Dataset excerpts
++++++++

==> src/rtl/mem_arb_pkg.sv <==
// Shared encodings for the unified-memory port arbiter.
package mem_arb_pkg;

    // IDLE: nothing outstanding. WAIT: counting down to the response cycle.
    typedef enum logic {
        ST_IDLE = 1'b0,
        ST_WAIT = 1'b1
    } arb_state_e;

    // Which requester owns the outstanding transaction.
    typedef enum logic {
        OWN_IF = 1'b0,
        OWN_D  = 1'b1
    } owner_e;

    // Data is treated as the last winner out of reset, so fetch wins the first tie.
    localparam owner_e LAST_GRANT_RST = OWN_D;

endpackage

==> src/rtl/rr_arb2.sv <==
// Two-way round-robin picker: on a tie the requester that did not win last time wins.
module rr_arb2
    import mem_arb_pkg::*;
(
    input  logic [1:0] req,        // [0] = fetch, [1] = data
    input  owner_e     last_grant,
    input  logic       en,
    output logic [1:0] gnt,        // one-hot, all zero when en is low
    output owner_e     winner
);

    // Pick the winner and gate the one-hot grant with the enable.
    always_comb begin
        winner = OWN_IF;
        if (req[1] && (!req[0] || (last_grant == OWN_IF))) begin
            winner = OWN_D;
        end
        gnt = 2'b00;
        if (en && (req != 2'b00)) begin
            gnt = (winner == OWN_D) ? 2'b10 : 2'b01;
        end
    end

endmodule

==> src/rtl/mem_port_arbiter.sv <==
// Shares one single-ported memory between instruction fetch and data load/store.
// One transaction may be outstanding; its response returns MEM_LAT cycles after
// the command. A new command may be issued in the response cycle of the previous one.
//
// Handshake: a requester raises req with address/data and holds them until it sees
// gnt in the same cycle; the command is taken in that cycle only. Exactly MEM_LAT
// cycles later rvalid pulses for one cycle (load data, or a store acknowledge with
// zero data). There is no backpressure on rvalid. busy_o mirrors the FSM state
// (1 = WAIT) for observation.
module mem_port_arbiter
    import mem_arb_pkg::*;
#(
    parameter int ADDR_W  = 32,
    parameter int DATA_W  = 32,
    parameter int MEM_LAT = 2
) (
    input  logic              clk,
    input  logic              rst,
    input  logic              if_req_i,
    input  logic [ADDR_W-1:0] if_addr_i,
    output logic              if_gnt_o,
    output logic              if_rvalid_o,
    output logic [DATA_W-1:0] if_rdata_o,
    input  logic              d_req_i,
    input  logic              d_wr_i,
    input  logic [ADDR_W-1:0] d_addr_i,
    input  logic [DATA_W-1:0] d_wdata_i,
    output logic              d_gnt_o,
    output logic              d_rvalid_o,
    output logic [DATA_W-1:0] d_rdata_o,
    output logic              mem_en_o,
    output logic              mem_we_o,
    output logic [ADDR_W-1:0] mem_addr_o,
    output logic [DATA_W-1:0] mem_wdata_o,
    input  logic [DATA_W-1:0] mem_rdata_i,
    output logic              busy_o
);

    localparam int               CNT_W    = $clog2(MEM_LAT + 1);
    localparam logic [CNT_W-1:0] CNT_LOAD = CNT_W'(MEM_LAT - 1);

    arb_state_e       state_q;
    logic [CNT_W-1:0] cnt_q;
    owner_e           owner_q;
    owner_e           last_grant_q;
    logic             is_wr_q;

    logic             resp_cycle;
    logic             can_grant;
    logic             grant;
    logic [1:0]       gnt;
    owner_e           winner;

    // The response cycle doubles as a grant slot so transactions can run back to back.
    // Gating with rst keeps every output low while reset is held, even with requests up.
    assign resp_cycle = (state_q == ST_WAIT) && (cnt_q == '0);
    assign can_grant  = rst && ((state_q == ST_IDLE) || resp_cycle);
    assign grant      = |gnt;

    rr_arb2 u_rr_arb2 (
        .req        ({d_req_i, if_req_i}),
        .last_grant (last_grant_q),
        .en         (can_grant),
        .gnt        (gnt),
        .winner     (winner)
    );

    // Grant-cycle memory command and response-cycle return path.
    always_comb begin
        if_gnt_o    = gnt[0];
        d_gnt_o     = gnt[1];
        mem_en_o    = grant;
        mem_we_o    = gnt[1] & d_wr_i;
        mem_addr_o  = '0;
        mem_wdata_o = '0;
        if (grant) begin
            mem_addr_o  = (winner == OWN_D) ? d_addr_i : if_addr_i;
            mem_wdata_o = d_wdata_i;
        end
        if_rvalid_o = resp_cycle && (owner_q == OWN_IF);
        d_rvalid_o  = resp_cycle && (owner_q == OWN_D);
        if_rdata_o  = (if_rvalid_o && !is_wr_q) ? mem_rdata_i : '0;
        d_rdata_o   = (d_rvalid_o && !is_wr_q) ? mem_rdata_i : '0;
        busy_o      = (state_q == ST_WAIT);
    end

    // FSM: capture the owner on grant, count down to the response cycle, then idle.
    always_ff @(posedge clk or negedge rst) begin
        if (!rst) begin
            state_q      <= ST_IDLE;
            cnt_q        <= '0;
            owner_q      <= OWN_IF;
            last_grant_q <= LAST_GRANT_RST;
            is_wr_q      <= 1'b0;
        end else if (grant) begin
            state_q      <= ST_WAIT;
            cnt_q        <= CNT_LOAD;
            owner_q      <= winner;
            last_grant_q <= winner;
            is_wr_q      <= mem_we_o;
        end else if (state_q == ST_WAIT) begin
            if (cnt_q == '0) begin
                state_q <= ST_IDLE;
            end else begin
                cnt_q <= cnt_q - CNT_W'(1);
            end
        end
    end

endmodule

++++++++

EXERCISE
Write out exactly the lines that fall from the line with "the first tie." to the line with "only. Exactly MEM_LAT" in the records above, keeping both ends.

RESPONSE
    // Data is treated as the last winner out of reset, so fetch wins the first tie.
    localparam owner_e LAST_GRANT_RST = OWN_D;

endpackage

==> src/rtl/rr_arb2.sv <==
// Two-way round-robin picker: on a tie the requester that did not win last time wins.
module rr_arb2
    import mem_arb_pkg::*;
(
    input  logic [1:0] req,        // [0] = fetch, [1] = data
    input  owner_e     last_grant,
    input  logic       en,
    output logic [1:0] gnt,        // one-hot, all zero when en is low
    output owner_e     winner
);

    // Pick the winner and gate the one-hot grant with the enable.
    always_comb begin
        winner = OWN_IF;
        if (req[1] && (!req[0] || (last_grant == OWN_IF))) begin
            winner = OWN_D;
        end
        gnt = 2'b00;
        if (en && (req != 2'b00)) begin
            gnt = (winner == OWN_D) ? 2'b10 : 2'b01;
        end
    end

endmodule

==> src/rtl/mem_port_arbiter.sv <==
// Shares one single-ported memory between instruction fetch and data load/store.
// One transaction may be outstanding; its response returns MEM_LAT cycles after
// the command. A new command may be issued in the response cycle of the previous one.
//
// Handshake: a requester raises req with address/data and holds them until it sees
// gnt in the same cycle; the command is taken in that cycle only. Exactly MEM_LAT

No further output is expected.